### About this exercise:
Beneath this line is the data. Output exactly the lines from the line with "(bitc == 6'd63);" to the line with "div_cnt <= tick ? '0 : div_cnt + 1'b1;", both ends included, and nothing more.

[Collected data]

================

===== src/rtl/phy_status_poller.sv =====
module phy_status_poller #(
  parameter int          MDC_DIV   = 25,
  parameter logic [4:0]  PHY_ADDR0 = 5'd1,
  parameter logic [4:0]  PHY_ADDR1 = 5'd2
) (
  input  logic       clk,
  input  logic       rst_n,
  input  logic [1:0] strap_an_en,
  input  logic [1:0] strap_duplex,
  input  logic       force_link,
  output logic       mdc,
  output logic       mdio_o,
  output logic       mdio_oe,
  input  logic       mdio_i,
  output logic [1:0] duplex_full,
  output logic [1:0] link_up
);

  localparam int CW = (MDC_DIV > 1) ? $clog2(MDC_DIV) : 1;

  logic [CW-1:0]   div_cnt;
  logic [5:0]      bitc;
  logic [1:0]      step;
  logic            port;
  logic [15:0]     shreg;
  logic [1:0]      an_q, dup_strap_q, dup_an, link_q, anc_q;
  logic [1:0][2:0] adv_q;

  wire        poll_en = |an_q;
  wire        tick    = (div_cnt == CW'(MDC_DIV - 1));
  wire        rise    = tick & ~mdc;
  wire        fall    = tick & mdc;
  wire        last    = (bitc == 6'd63);
  wire [15:0] rdata   = {shreg[14:0], mdio_i};
  wire [4:0]  phy_sel = port ? PHY_ADDR1 : PHY_ADDR0;
  wire [4:0]  reg_sel = (step == 2'd0) ? 5'd1 : (step == 2'd1) ? 5'd4 : 5'd5;
  wire [63:0] frame   = {32'hFFFF_FFFF, 4'b0110, phy_sel, reg_sel, 18'h3FFFF};

  function automatic logic resolve(input logic [2:0] c);
    return c[2] | (~c[1] & c[0]);
  endfunction

  assign mdio_o      = frame[6'd63 - bitc];
  assign mdio_oe     = poll_en & (bitc < 6'd46);
  assign duplex_full = (an_q & dup_an) | (~an_q & dup_strap_q);
  assign link_up     = link_q | {2{force_link}};

  always_ff @(posedge clk) begin
    if (!rst_n) begin
      an_q        <= strap_an_en;
      dup_strap_q <= strap_duplex;
      div_cnt     <= '0;
      mdc         <= 1'b0;
      bitc        <= '0;
      step        <= '0;
      port        <= 1'b0;
      shreg       <= '0;
      dup_an      <= '0;
      link_q      <= '0;
      anc_q       <= '0;
      adv_q       <= '0;
    end else if (poll_en) begin
      div_cnt <= tick ? '0 : div_cnt + 1'b1;
      if (tick) mdc <= ~mdc;
      if (rise) begin
        shreg <= rdata;
        if (last) begin
          case (step)
            2'd0: begin
              link_q[port] <= rdata[2];
              anc_q[port]  <= rdata[5];
            end
            2'd1: adv_q[port] <= rdata[8:6];
            2'd2: if (anc_q[port]) dup_an[port] <= resolve(adv_q[port] & rdata[8:6]);
            default: ;
          endcase
        end
      end
      if (fall) begin
        bitc <= bitc + 1'b1;
        if (last) begin
          if (step == 2'd2) begin
            step <= '0;
            port <= ~port;
          end else begin
            step <= step + 1'b1;
          end
        end
      end
    end
  end

endmodule


===== config.mk =====
export PLATFORM = sky130hd
export DESIGN_NAME = phy_status_poller
export DESIGN_NICKNAME = d
export VERILOG_FILES = /design/src/rtl/phy_status_poller.sv
export SDC_FILE = /design/constraint.sdc
export NUM_CORES = 1
export LEC_CHECK = 0
export ABC_CLOCK_PERIOD_IN_PS = 4700
export BUFFER_PORTS_ARGS = -buffer_cell sky130_fd_sc_hd__buf_2
export CORE_MARGIN = 2
export CORE_UTILIZATION = 50
export DETAILED_ROUTE_END_ITERATION = 16
export PLACE_DENSITY_LB_ADDON = 0.05
export SYNTH_ARGS = -nofsm -noshare
export SYNTH_HDL_FRONTEND = slang
export SYNTH_SLANG_ARGS = --single-unit

===== constraint.sdc =====
create_clock -name clk -period 4.7 [get_ports clk]
set_input_delay 0.235 -clock clk [delete_from_list [all_inputs] [get_ports clk]]
set_output_delay 0.235 -clock clk [all_outputs]
set_load 0.01 [all_outputs]

==> load_flow_metrics.sql <==
INSERT INTO impl_metrics (metric_group, metric, value, unit) VALUES
('global_route', 'global_route.usage.met3', '5.14', '%'),
('setup_path', 'kind_of_capture_point_of_the_worst_setup_path', 'output port', ''),
('yosys', 'ys.flop_type', 'sky130_fd_sc_hd__dfxtp_1', ''),
('setup_path', 'cp_slowest_stage_delay', '0.40', 'ns'),
('setup_path', 'reg2reg_depth', '6', ''),
('layout', 'finalNetCount', '220', ''),
('cts', 'tritoncts.num_buffers', '5', ''),
('setup_path', 'worstPathArrival', '1.96', 'ns'),
('yosys', 'synth_edf_count', '4', ''),
('setup_path', 'worst_r2r_endpoint', 'anc_q[0]$_SDFFE_PN0P_', ''),
('layout', 'fillerInstances', '355', ''),
('pwr', 'power.leakage', '0.753', 'nW'),
('setup_path', 'setup.worst_path.class', 'flip-flop to output port', ''),
('worst_hold_path', 'hold-path-cell-count', '1', ''),
('timing', 'least_margin_pin_slew', '0.691', 'ns'),
('floorplanning', 'die_width', '65.3', 'um'),
('layout', 'finalNonFillerCells', '258', ''),
('global_route', 'globalRouteMet2Util', '32.5', '%'),
('setup_path', 'regToRegStartpoint', 'div_cnt[0]$_SDFFE_PN0P_', ''),
('cts', 'cts_tree', 'done', ''),
('timing', 'period_needed', '2.19', 'ns'),
('detailed_routing', 'route.detailed.vias_per_inst', '5.49', ''),
('setup_path', 'timing.critical_path.required', '4.47', 'ns'),
('cts', 'cts_hold_repair.buffers', '0', ''),
('global_route', 'globalRoute.busiestLayer', 'met2', ''),
('detailed_routing', 'detailedRoute.firstIterationViolations', '125', ''),
('yosys', 'synth.yosys.warnings', '0', ''),
('yosys', 'synth_area', '0.00188', 'mm^2'),
('setup_path', 'worstPathCellList', 'or2_1 > a22o_1 > a221o_1 > a2111o_1 > buf_2', ''),
('yosys', 'synth.lib_cells_used.distinct', '43', ''),
('cts', 'clock_network_latency_to_the_later_pin_of_the_worst_skew_pair', '0.29', 'ns'),
('global_route', 'grt_antenna_before_repair', '0', ''),
('cts', 'post-cts-setup-buffer-count', '0', ''),
('setup_path', 'timing.critical_path.from_type', 'flip-flop', ''),
('timing', 'final.period_utilization', '46.7', '%'),
('layout', 'num_antenna_cells', '0', ''),
('outcome', 'status', 'finished, final reports clean', ''),
('floorplanning', 'io_pins', '15', ''),
('global_route', 'grt_pass1_wl', '6270', 'um'),
('placement', 'io_buffers', '14', ''),
('cts', 'post_cts_repair_resize_count', '0', ''),
('setup_path', 'r2r_slack', '2.77', 'ns'),
('setup_path', 'path_max_fanout', '7', ''),
('pwr', 'power.ir.vdd_worst', '0.236', 'mV'),
('timing', 'final-hold-violation-count', '0', ''),
('timing', 'fin_setup_tns', '0', 'ns'),
('pwr', 'finalPower', '0.000597', 'W'),
('global_route', 'track_usage', '19.4', '%'),
('worst_hold_path', 'hold_path_startpoint', 'strap_duplex[0]', ''),
('global_route', 'grt_pass1_vias', '1433', ''),
('placement', 'gp_routability_congestion', '0.840', ''),
('worst_hold_path', 'hold_class', 'input pin to flip-flop', ''),
('global_route', 'grt_use_met1', '22.9', '%'),
('global_route', 'grt_remaining_overflow', '0', ''),
('floorplanning', 'core.rowCount', '22', ''),
('timing', 'rsz0062_at_grt', 'no', ''),
('detailed_routing', 'drt_wl_cell', '13.6', 'um'),
('setup_path', 'crit_slowest_cell', 'sky130_fd_sc_hd__a2111o_1', ''),
('timing', 'max_clock_freq', '456', 'MHz'),
('detailed_routing', 'ant_nets', '0', ''),
('yosys', 'synth_nets', '207', ''),
('floorplanning', 'die_height', '65.3', 'um'),
('detailed_routing', 'route.final.wire_length', '3520', 'um'),
('cts', 'htreeDepth', '2', ''),
('cts', 'cts.path.max_buffers', '2', ''),
('yosys', 'gate_count_after_technology_mapping', '196', ''),
('flow_run', 'max_cap_violations', '0', ''),
('placement', 'place_hpwl', '2600', 'um'),
('cts', 'clk_pin_slew', '0.07', 'ns'),
('yosys', 'asyncSetResetFlopFracSynth', '0', '%'),
('yosys', 'post_synthesis_mean_instance_area', '9.58', 'um^2');
-- layout make-up --
cell class	count	area (um^2)	area share, %
clock buffers	7	76.3	3.72
clock inverters	1	5.00	0.244
inverters	5	18.8	0.915
multi-input cells	144	1000	48.8
flip-flops and latches	39	821	40.0
well taps	48	60.1	2.93
repair buffers	14	70.1	3.41
-- worst reg2reg max path: stages (launching register included) --
cell	delay (ns)
sky130_fd_sc_hd__dfxtp_1	0.33
sky130_fd_sc_hd__inv_1	0.09
sky130_fd_sc_hd__ha_1	0.20
sky130_fd_sc_hd__o21ai_1	0.19
sky130_fd_sc_hd__nor2_2	0.58
sky130_fd_sc_hd__nand3_1	0.25
sky130_fd_sc_hd__mux2i_1	0.17
-- sequential cells by signal (all words and copies together) (netlist names), 2 cells and up --
register	flops
div_cnt	5
dup_strap_q	2
dup_an	2
shreg	8
anc_q	2
link_q	2
adv_q	6
bitc	6
step	2
an_q	2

================

### Solution to this task:
  wire        last    = (bitc == 6'd63);
  wire [15:0] rdata   = {shreg[14:0], mdio_i};
  wire [4:0]  phy_sel = port ? PHY_ADDR1 : PHY_ADDR0;
  wire [4:0]  reg_sel = (step == 2'd0) ? 5'd1 : (step == 2'd1) ? 5'd4 : 5'd5;
  wire [63:0] frame   = {32'hFFFF_FFFF, 4'b0110, phy_sel, reg_sel, 18'h3FFFF};

  function automatic logic resolve(input logic [2:0] c);
    return c[2] | (~c[1] & c[0]);
  endfunction

  assign mdio_o      = frame[6'd63 - bitc];
  assign mdio_oe     = poll_en & (bitc < 6'd46);
  assign duplex_full = (an_q & dup_an) | (~an_q & dup_strap_q);
  assign link_up     = link_q | {2{force_link}};

  always_ff @(posedge clk) begin
    if (!rst_n) begin
      an_q        <= strap_an_en;
      dup_strap_q <= strap_duplex;
      div_cnt     <= '0;
      mdc         <= 1'b0;
      bitc        <= '0;
      step        <= '0;
      port        <= 1'b0;
      shreg       <= '0;
      dup_an      <= '0;
      link_q      <= '0;
      anc_q       <= '0;
      adv_q       <= '0;
    end else if (poll_en) begin
      div_cnt <= tick ? '0 : div_cnt + 1'b1;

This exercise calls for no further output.